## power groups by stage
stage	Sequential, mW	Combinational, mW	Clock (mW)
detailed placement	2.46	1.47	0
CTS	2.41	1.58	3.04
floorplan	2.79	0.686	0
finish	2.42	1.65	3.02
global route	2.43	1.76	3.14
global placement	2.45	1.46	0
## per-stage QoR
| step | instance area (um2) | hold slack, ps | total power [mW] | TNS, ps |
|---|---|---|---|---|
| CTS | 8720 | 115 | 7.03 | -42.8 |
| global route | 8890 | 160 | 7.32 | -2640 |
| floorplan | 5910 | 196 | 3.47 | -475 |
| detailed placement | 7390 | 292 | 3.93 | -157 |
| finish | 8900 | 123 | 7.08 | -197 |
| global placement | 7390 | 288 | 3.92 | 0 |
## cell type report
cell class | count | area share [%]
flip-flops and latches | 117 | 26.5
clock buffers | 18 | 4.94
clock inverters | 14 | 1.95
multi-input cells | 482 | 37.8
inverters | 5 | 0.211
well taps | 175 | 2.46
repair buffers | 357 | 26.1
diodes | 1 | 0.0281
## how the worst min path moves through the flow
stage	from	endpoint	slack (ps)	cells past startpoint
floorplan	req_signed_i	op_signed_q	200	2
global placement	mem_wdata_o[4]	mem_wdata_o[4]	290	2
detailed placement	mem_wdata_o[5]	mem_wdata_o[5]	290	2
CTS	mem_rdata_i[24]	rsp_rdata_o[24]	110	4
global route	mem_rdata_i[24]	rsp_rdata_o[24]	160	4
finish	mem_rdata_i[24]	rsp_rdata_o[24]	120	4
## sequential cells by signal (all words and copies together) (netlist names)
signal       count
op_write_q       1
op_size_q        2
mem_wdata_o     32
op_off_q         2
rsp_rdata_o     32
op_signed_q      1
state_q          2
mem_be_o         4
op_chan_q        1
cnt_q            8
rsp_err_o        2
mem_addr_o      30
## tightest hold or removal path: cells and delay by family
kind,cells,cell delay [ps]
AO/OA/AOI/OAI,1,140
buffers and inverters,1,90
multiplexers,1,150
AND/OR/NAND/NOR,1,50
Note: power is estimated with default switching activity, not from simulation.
## src/rtl/pomo_timer_ctrl.sv

```systemverilog
// pomo_timer_ctrl: work/rest countdown controller feeding a 4-digit seven-segment driver.
//
// Raw buttons are synchronized, debounced and turned into one-cycle press events.
// A small FSM then runs the work/rest countdown and the setpoint editor.
//
// Ports:
//   clk         system clock
//   rst         synchronous active-high reset
//   btn_start   raw start/pause button (async, active-high)
//   btn_set     raw set/abort button (async, active-high)
//   btn_up      raw increment button (async, active-high)
//   xh          seconds remaining, BCD {tens, ones}
//   xq          {setpoint minutes of current phase, minutes remaining}
//   cstate_out  state code (WORK_INIT 000, REST_INIT 001, COUNT 011, PAUSE 010, SET_TIME 110)
//   phase_done  one-cycle pulse when a phase expires
module pomo_timer_ctrl #(
  parameter int unsigned TICK_DIV   = 100000000,
  parameter int unsigned DEB_CYCLES = 1000000,
  parameter int unsigned WORK_MIN   = 5,
  parameter int unsigned REST_MIN   = 3
) (
  input  logic       clk,
  input  logic       rst,
  input  logic       btn_start,
  input  logic       btn_set,
  input  logic       btn_up,
  output logic [7:0] xh,
  output logic [7:0] xq,
  output logic [2:0] cstate_out,
  output logic       phase_done
);

  localparam int unsigned DebW = (DEB_CYCLES > 1) ? $clog2(DEB_CYCLES) : 1;
  localparam int unsigned PreW = $clog2(TICK_DIV);
  localparam logic [DebW-1:0] DebLast = DebW'(DEB_CYCLES - 1);
  localparam logic [PreW-1:0] PreLast = PreW'(TICK_DIV - 1);
  localparam logic [3:0] WorkInit = 4'(WORK_MIN);
  localparam logic [3:0] RestInit = 4'(REST_MIN);

  typedef enum logic [2:0] {
    StWorkInit = 3'b000,
    StRestInit = 3'b001,
    StPause    = 3'b010,
    StCount    = 3'b011,
    StSetTime  = 3'b110
  } state_e;

  // ---------------------------------------------------------------------------
  // Button path: bit 0 start, bit 1 set, bit 2 up
  // ---------------------------------------------------------------------------
  logic [2:0]      btn_raw;
  logic [2:0]      sync1_q, sync2_q, acc_q, ev_q;
  logic [DebW-1:0] cnt_q [3];

  assign btn_raw = {btn_up, btn_set, btn_start};

  always_ff @(posedge clk) begin
    if (rst) begin
      sync1_q <= '0;
      sync2_q <= '0;
      acc_q   <= '0;
      ev_q    <= '0;
      for (int i = 0; i < 3; i++) cnt_q[i] <= '0;
    end else begin
      sync1_q <= btn_raw;
      sync2_q <= sync1_q;
      ev_q    <= '0;
      for (int i = 0; i < 3; i++) begin
        if (sync2_q[i] == acc_q[i]) begin
          // Level matches the accepted one: any pending change is abandoned.
          cnt_q[i] <= '0;
        end else if (cnt_q[i] == DebLast) begin
          acc_q[i] <= sync2_q[i];
          ev_q[i]  <= sync2_q[i];
          cnt_q[i] <= '0;
        end else begin
          cnt_q[i] <= cnt_q[i] + 1'b1;
        end
      end
    end
  end

  logic ev_start, ev_set, ev_up;
  assign ev_start = ev_q[0];
  assign ev_set   = ev_q[1];
  assign ev_up    = ev_q[2];

  // ---------------------------------------------------------------------------
  // Timer FSM
  // ---------------------------------------------------------------------------
  state_e          state_q, state_d;
  logic            phase_q, phase_d;  // 0 work, 1 rest
  logic [3:0]      work_sp_q, work_sp_d, rest_sp_q, rest_sp_d;
  logic [3:0]      min_q, min_d, tens_q, tens_d, ones_q, ones_d;
  logic [3:0]      sp_disp_q, sp_disp_d;
  logic [PreW-1:0] presc_q, presc_d;
  logic            done_q, done_d;

  logic [3:0] sp_cur, sp_next;
  logic       tick, at_zero;

  always_ff @(posedge clk) begin
    if (rst) begin
      state_q   <= StWorkInit;
      phase_q   <= 1'b0;
      work_sp_q <= WorkInit;
      rest_sp_q <= RestInit;
      min_q     <= WorkInit;
      tens_q    <= 4'd0;
      ones_q    <= 4'd0;
      sp_disp_q <= WorkInit;
      presc_q   <= '0;
      done_q    <= 1'b0;
    end else begin
      state_q   <= state_d;
      phase_q   <= phase_d;
      work_sp_q <= work_sp_d;
      rest_sp_q <= rest_sp_d;
      min_q     <= min_d;
      tens_q    <= tens_d;
      ones_q    <= ones_d;
      sp_disp_q <= sp_disp_d;
      presc_q   <= presc_d;
      done_q    <= done_d;
    end
  end

  always_comb begin
    state_d   = state_q;
    phase_d   = phase_q;
    work_sp_d = work_sp_q;
    rest_sp_d = rest_sp_q;
    min_d     = min_q;
    tens_d    = tens_q;
    ones_d    = ones_q;
    sp_disp_d = sp_disp_q;
    done_d    = 1'b0;

    sp_cur  = phase_q ? rest_sp_q : work_sp_q;
    sp_next = (sp_cur >= 4'd9) ? 4'd1 : sp_cur + 4'd1;
    tick    = (state_q == StCount) && (presc_q == PreLast);
    at_zero = (min_q == 4'd0) && (tens_q == 4'd0) && (ones_q == 4'd0);

    // Prescaler runs in COUNT, freezes in PAUSE so resume keeps the partial second.
    if (state_q == StCount) presc_d = tick ? '0 : presc_q + 1'b1;
    else if (state_q == StPause) presc_d = presc_q;
    else presc_d = '0;

    case (state_q)
      StWorkInit, StRestInit: begin
        if (ev_set) state_d = StSetTime;
        else if (ev_start) state_d = StCount;
      end
      StCount: begin
        if (tick && at_zero) begin
          done_d    = 1'b1;
          phase_d   = ~phase_q;
          state_d   = phase_q ? StWorkInit : StRestInit;
          min_d     = phase_q ? work_sp_q : rest_sp_q;
          sp_disp_d = phase_q ? work_sp_q : rest_sp_q;
          tens_d    = 4'd0;
          ones_d    = 4'd0;
        end else begin
          if (ev_set || ev_start) state_d = StPause;
          // A tick landing with a pause request still counts, so no second is lost.
          if (tick) begin
            if (ones_q != 4'd0) begin
              ones_d = ones_q - 4'd1;
            end else begin
              ones_d = 4'd9;
              if (tens_q != 4'd0) begin
                tens_d = tens_q - 4'd1;
              end else begin
                tens_d = 4'd5;
                min_d  = min_q - 4'd1;
              end
            end
          end
        end
      end
      StPause: begin
        if (ev_set) begin
          state_d   = phase_q ? StRestInit : StWorkInit;
          min_d     = sp_cur;
          sp_disp_d = sp_cur;
          tens_d    = 4'd0;
          ones_d    = 4'd0;
        end else if (ev_start) begin
          state_d = StCount;
        end
      end
      StSetTime: begin
        if (ev_set) begin
          state_d = phase_q ? StRestInit : StWorkInit;
        end else if (ev_up) begin
          if (phase_q) rest_sp_d = sp_next;
          else work_sp_d = sp_next;
          min_d     = sp_next;
          sp_disp_d = sp_next;
          tens_d    = 4'd0;
          ones_d    = 4'd0;
        end
      end
      default: state_d = StWorkInit;
    endcase
  end

  assign xh         = {tens_q, ones_q};
  assign xq         = {sp_disp_q, min_q};
  assign cstate_out = state_q;
  assign phase_done = done_q;

endmodule

```

## config.mk

```make
export PLATFORM = sky130hd
export DESIGN_NAME = pomo_timer_ctrl
export DESIGN_NICKNAME = d
export VERILOG_FILES = /design/src/rtl/pomo_timer_ctrl.sv
export SDC_FILE = /design/constraint.sdc
export NUM_CORES = 1
export LEC_CHECK = 0
export BUFFER_PORTS_ARGS = -buffer_cell sky130_fd_sc_hd__buf_2
export CORE_ASPECT_RATIO = 0.8
export CORE_UTILIZATION = 45
export DETAILED_ROUTE_END_ITERATION = 12
export PLACE_DENSITY = 0.64
export SLEW_MARGIN = 5
export SYNTH_ARGS = -nofsm -noshare
export SYNTH_HDL_FRONTEND = slang
export SYNTH_SLANG_ARGS = --single-unit
```

## constraint.sdc

```tcl
create_clock -name clk -period 6.51 [get_ports clk]
set_clock_uncertainty 0.2 [all_clocks]
set_input_delay 0.9765 -clock clk [delete_from_list [all_inputs] [get_ports clk]]
set_output_delay 0.9765 -clock clk [all_outputs]
set_load 0.05 [all_outputs]
```

==> impl_metrics.toml, run 1 <==
[outcome]
outcome = "finished, final reports clean"

[synth]
synth_cell_types = 70
async_flop_share_pct = 0
synthCells = 715
synth.most_common_cell = "nor2_1"
synth_area_um2 = 6640
synthTopCellsByArea = "edfxtp_1 27%, dfxtp_1 21%, nor2_1 8.1%, xor2_1 5.8%, xnor2_1 4.4%"
synth-edff-count = 60
yosys_warnings = 0
ys.flop_type = "dfxtp_1"
yosys-top-cells-count = "144 x nor2_1, 68 x dfxtp_1, 60 x edfxtp_1"
ys_seq_area_share_pct = 47.6
syn_area_per_cell_um2 = 9.29
synth-seq-cells = 128
synth.top_cell.area_share_pct = 27.1
yosys.area.top_type = "edfxtp_1"

[clock_network]
cts_tree = "done"
cts.clk_slew.worst_paths_ps = 50
htreeDepth = 4
hold_buffers = 0
clk_path_buf_depth = 2
post_cts_buffers = 0
cts_buffers = 17
root_buffer = "clkbuf_16"
cts_num_sinks = 128
insertion_delay_ps = 420
ctsResizeCount = 0

[sta]
slew_headroom_pct = 35.3
setup_tns_ps = 0
worstMarginPinSlew_ps = 971
fin_ws_ps = 3440
rsz0062_at_grt = "no"
period_share_pct = 47.2
fin_crit_ps = 3070
finalSetupViolCount = 0
max_freq_ghz = 0.325
drv_slew = 0
hold_violations = 0

[finish]
drive_above_1_share_pct = 8.47
final_cell_area_um2 = 7630
nets = 806
seq_area_um2 = 3160
fin_cells = 987
area_delta_synth_final_pct = 14.9
multi_input_area_um2 = 3520
num_antenna_cells = 0
num-fill-cells = 1319

[worst_setup_path]
timing.rr.end = "min_q[0]$_SDFFE_PP1P_"
cpMaxStageDelayCell = "dfxtp_1"
cp_slowest_stage_delay_ps = 710
worstSetupPathType = "reg2reg"
r2r_start = "phase_q$_SDFFE_PP0P_"
cp_top_family = "compound AO/OA/AOI/OAI gates"
crit_fanout = 16
r2r_setup_slack_ps = 3440
cp_data_required_time_ps = 6620
start_kind = "register"
cp.arrival_ps = 3180
endpoint_kind = "register"
worstPathCellList = "mux2i_1 > inv_1 > ha_1 > nand2b_1 > o21ai_1 > a31oi_1 > nor3_1 > a211oi_1 > a211o_1"
crit_buf_inv = 1
ff2ff_path_depth = 9

[min_path]
hold_path_end = "sync2_q[0]$_SDFF_PP0_"
hold_class = "reg2reg"
hold_start = "sync1_q[0]$_SDFF_PP0_"
worstHoldPathCells = 1

[die]
ios = 25
core_um2 = 14300
die-area_um2 = 15200
chipWidth_um = 138
rows = 39
start_util_pct = 46.3
die_h_um = 111

[power_and_ir_drop]
p_total_mw = 1.79
ir_worst_vdd_uv = 217
power.density_nw_per_um2 = 235
p_leak_nw = 2.68

[placed_design]
dp.cells = 955
gp_congestion = 0.926
dpl_cell_area_um2 = 7090
hpwl_um = 9510
portBuffers = 24
dp_worst_setup_slack_ps = 3450

[flow_run]
maxCapViolations = 0

[global_routing]
use_met1_pct = 28.4
grt-busiest-layer = "met1"
grt_max_degree = 53
grt_pass1_wl_um = 23500
grtUsageTotal_pct = 19.7
antenna_found_initial = 0
grt_util_met2_pct = 28.3
grtUsageMet3_pct = 4.57
grt_pass1_vias = 4860
gr-total-overflow = 0

[drt]
drc = 0
vias_per_cell = 5.29
firstDrtPassIters = 5
num_vias = 5222
wl_um = 13800
detail-route-antenna-nets = 0
dr.first_iter.drc_count = 398
wl_per_cell_um = 14.0
==> sequential cells by signal (all words and copies together) (netlist names), 4 cells and up <==
register   cells
work_sp_q      4
sp_disp_q      4
tens_q         4
rest_sp_q      4
presc_q       27
min_q          4
cnt_q         60
ones_q         4
==> how the worst max path moves through the flow <==
| stage | start | end | slack [ps] | depth (start not counted) |
|---|---|---|---|---|
| after floorplan | tens_q[0]$_SDFFE_PP0P_ | min_q[3]$_SDFFE_PP0P_ | 3840 | 9 |
| after global placement | cstate_out[2]$_SDFFE_PP0P_ | min_q[2]$_SDFFE_PP1P_ | 3510 | 6 |
| after detailed placement | rst | presc_q[15]$_SDFFE_PP0P_ | 3450 | 4 |
| after CTS | phase_q$_SDFFE_PP0P_ | min_q[0]$_SDFFE_PP1P_ | 3440 | 9 |
| after global routing | phase_q$_SDFFE_PP0P_ | min_q[0]$_SDFFE_PP1P_ | 3090 | 9 |
| final | phase_q$_SDFFE_PP0P_ | min_q[0]$_SDFFE_PP1P_ | 3440 | 9 |
==> area by class of cell <==
| type | count | share of cell area, % |
|---|---|---|
| multi-input combinational | 603 | 46.1 |
| sequential | 128 | 41.4 |
| clock buffer | 20 | 5.85 |
| tap | 184 | 3.02 |
| timing repair buffer | 25 | 1.67 |
| clock inverter | 12 | 1.18 |
| inverter | 15 | 0.738 |
==> per-layer routing <==
layer | vias up | routed length (um)
li1 | 2621 | -
met1 | 2474 | 6940
met2 | 107 | 6070
met3 | 20 | 545
met4 | 0 | 221
met5 | - | 0
==> layout by cell type (no fill, tap or decap), types with 3 or more instances in the layout <==
| cell | n |
|---|---|
| o21ai_0 | 11 |
| o21ai_1 | 4 |
| xnor2_1 | 33 |
| and3_1 | 18 |
| clkinv_2 | 6 |
| xor2_1 | 44 |
| nor3b_1 | 5 |
| inv_4 | 3 |
| mux2i_1 | 13 |
| dfxtp_1 | 68 |
| nand3_1 | 48 |
| nor4_1 | 8 |
| and4_1 | 4 |
| a211o_1 | 4 |
| inv_1 | 15 |
| and2_1 | 5 |
| nor4b_1 | 4 |
| buf_2 | 24 |
| edfxtp_1 | 60 |
| nand3b_1 | 3 |
| a31oi_1 | 4 |
| nor2b_1 | 10 |
| a311oi_1 | 6 |
| nand2_1 | 52 |
| nor2_1 | 144 |
| a211oi_1 | 5 |
| clkbuf_16 | 17 |
| a21oi_1 | 17 |
| conb_1 | 60 |
| or3_1 | 7 |
| nor3_1 | 18 |
| ha_1 | 11 |
| nand4_1 | 15 |
| nand2b_1 | 6 |
==> metrics by stage <==
step / hold slack [ps] / util (%)
6_report: 241 / 53.2
2_1_floorplan: 214 / -
3_5_place_dp: 222 / 49.5
3_3_place_gp: 220 / 49.5
4_1_cts: 252 / 53.2
5_1_grt: 260 / 53.2
==> cells by family after synthesis <==
group	count (synthesis)	synth area share (%)
adders and majority gates	11	2.07
other	1	0.0565
buffers and inverters	43	2.73
xor gates and xnor gates	77	10.2
DFF	128	47.6
AOI/OAI and AO/OA	75	7.84
muxes	15	2.30
and+or+nand+nor	365	27.2
==> power breakdown <==
group,internal (mW),total [mW],switching [mW]
combinational,0.0147,0.0395,0.0248
clock,0.529,0.876,0.347
sequential,0.860,0.878,0.0183
(Power assumes the default switching activity.)
==> run 2: changes to the inputs <==
clock period = 3.15 ns   (was 6.51 ns; I/O delays follow)
==> impl_metrics.toml, run 2 (synthesis results as in run 1) <==
[die]
die_h_um = 111
core_um2 = 14300
chipWidth_um = 138
die-area_um2 = 15200
ios = 25
rows = 39
start_util_pct = 46.3

[sta]
finalSetupViolCount = 0
slew_headroom_pct = 58.4
max_freq_ghz = 0.359
fin_crit_ps = 2780
drv_slew = 0
rsz0062_at_grt = "no"
worstMarginPinSlew_ps = 620
setup_tns_ps = 0
period_share_pct = 88.4
hold_violations = 0

[global_routing]
grt_max_degree = 28
grtUsageTotal_pct = 19.2
grt-busiest-layer = "met2"
use_met1_pct = 27.4
grtUsageMet3_pct = 5.99
grt_pass1_wl_um = 23100
grt_util_met2_pct = 27.7
gr-total-overflow = 0
antenna_found_initial = 0
grt_pass1_vias = 4809

[finish]
final_cell_area_um2 = 7760
drive_above_1_share_pct = 9.94
reg_top3 = "cnt_q (60), presc_q (27)"
final_cell_mix = "144 x nor2_1, 68 x dfxtp_1, 60 x edfxtp_1, 60 x conb_1, 52 x nand2_1"
regMostFlops = "cnt_q"
final_core_util_pct = 54.1
largest_reg_flops = 60
final_common_cell = "nor2_1"
nets = 818
num_antenna_cells = 0
num-fill-cells = 1344
area_delta_synth_final_pct = 16.8
fin_cells = 999

[clock_network]
ctsResizeCount = 0
cts.clk_slew.worst_paths_ps = 60
root_buffer = "clkbuf_16"
clk_path_buf_depth = 2
cts_buffers = 17
htreeDepth = 4
cts_tree = "done"
post_cts_buffers = 0
cts_num_sinks = 128
hold_buffers = 0
insertion_delay_ps = 410

[drt]
wl_per_cell_um = 13.5
drc = 0
vias_per_cell = 5.17
detail-route-antenna-nets = 0
num_vias = 5169
wl_um = 13500
firstDrtPassIters = 5
dr.first_iter.drc_count = 400

[worst_setup_path]
cp_data_required_time_ps = 3250
cp.arrival_ps = 2890
start_kind = "register"
r2r_setup_slack_ps = 370
endpoint_kind = "register"
worstSetupPathType = "reg2reg"
crit_fanout = 8

[min_path]
hold_class = "in2reg"

[flow_run]
maxCapViolations = 0

[power_and_ir_drop]
clkPwrFrac_pct = 50.1
switching_share_pct = 20.8
p_leak_nw = 2.76
power.density_nw_per_um2 = 490
p_sw_mw = 0.792
p_int_mw = 3.01
p_comb_share_pct = 2.2
p_seq_share_pct = 47.8
ir_worst_vdd_uv = 353

[outcome]
outcome = "finished, final reports clean"

[placed_design]
dp.cells = 967
dpl_cell_area_um2 = 7180
hpwl_um = 9660
gp_congestion = 0.796
portBuffers = 24
run 2: area by class of cell:
type	instances	area, um^2	share of cell area [%]
sequential	128	3160	40.8
timing repair buffer	37	218	2.81
inverter	15	56.3	0.726
clock inverter	11	111	1.44
multi-input combinational	603	3520	45.3
clock buffer	21	460	5.94
tap	184	230	2.97
run 2: path summary, 6_finish.rpt:
kind / depth (start not counted) / from / to
setup / recovery: 9 / phase_q$_SDFFE_PP0P_ / min_q[0]$_SDFFE_PP1P_
hold / removal: 2 / btn_set / sync1_q[1]$_SDFF_PP0_
setup reg to reg: 9 / phase_q$_SDFFE_PP0P_ / min_q[0]$_SDFFE_PP1P_
hold reg to reg: 1 / sync1_q[0]$_SDFF_PP0_ / sync2_q[0]$_SDFF_PP0_
run 2: power groups by stage:
stage	Combinational, mW	Clock, mW	Sequential (mW)
finish	0.0826	1.90	1.81
global route	0.0959	2.02	1.82
CTS	0.0813	1.95	1.81
detailed placement	0.0805	0	1.85
global placement	0.0793	0	1.85
floorplan	0.0670	0	1.84
run 2: per-stage QoR:
| step | total power [mW] | hold slack, ps | setup slack [ps] |
|---|---|---|---|
| after floorplan | 1.91 | 214 | 481 |
| after global placement | 1.93 | 224 | 486 |
| after detailed placement | 1.93 | 220 | 386 |
| after CTS | 3.84 | 60.5 | 382 |
| after global routing | 3.93 | 63.6 | 185 |
| final | 3.80 | 71.5 | 366 |
run 2: routing by layer:
layer / up-vias / routed length (um)
li1: 2640 / -
met1: 2413 / 6800
met2: 106 / 5930
met3: 10 / 656
met4: 0 / 119
met5: - / 0
run 2: worst max-delay path, cell delays in order, from the launching register on:
cell and delay [ps]:
dfxtp_1 350, mux2i_1 370, inv_1 160, ha_1 220, nand2b_1 160, o21ai_1 460
a31oi_1 210, nor3_1 170, a211oi_1 90, a211o_1 290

— Your goal —
Transcribe verbatim. Cover the lines from the first line of the entries above to the line containing "## per-stage QoR", inclusive.

— Result of this task —
## power groups by stage
stage	Sequential, mW	Combinational, mW	Clock (mW)
detailed placement	2.46	1.47	0
CTS	2.41	1.58	3.04
floorplan	2.79	0.686	0
finish	2.42	1.65	3.02
global route	2.43	1.76	3.14
global placement	2.45	1.46	0
## per-stage QoR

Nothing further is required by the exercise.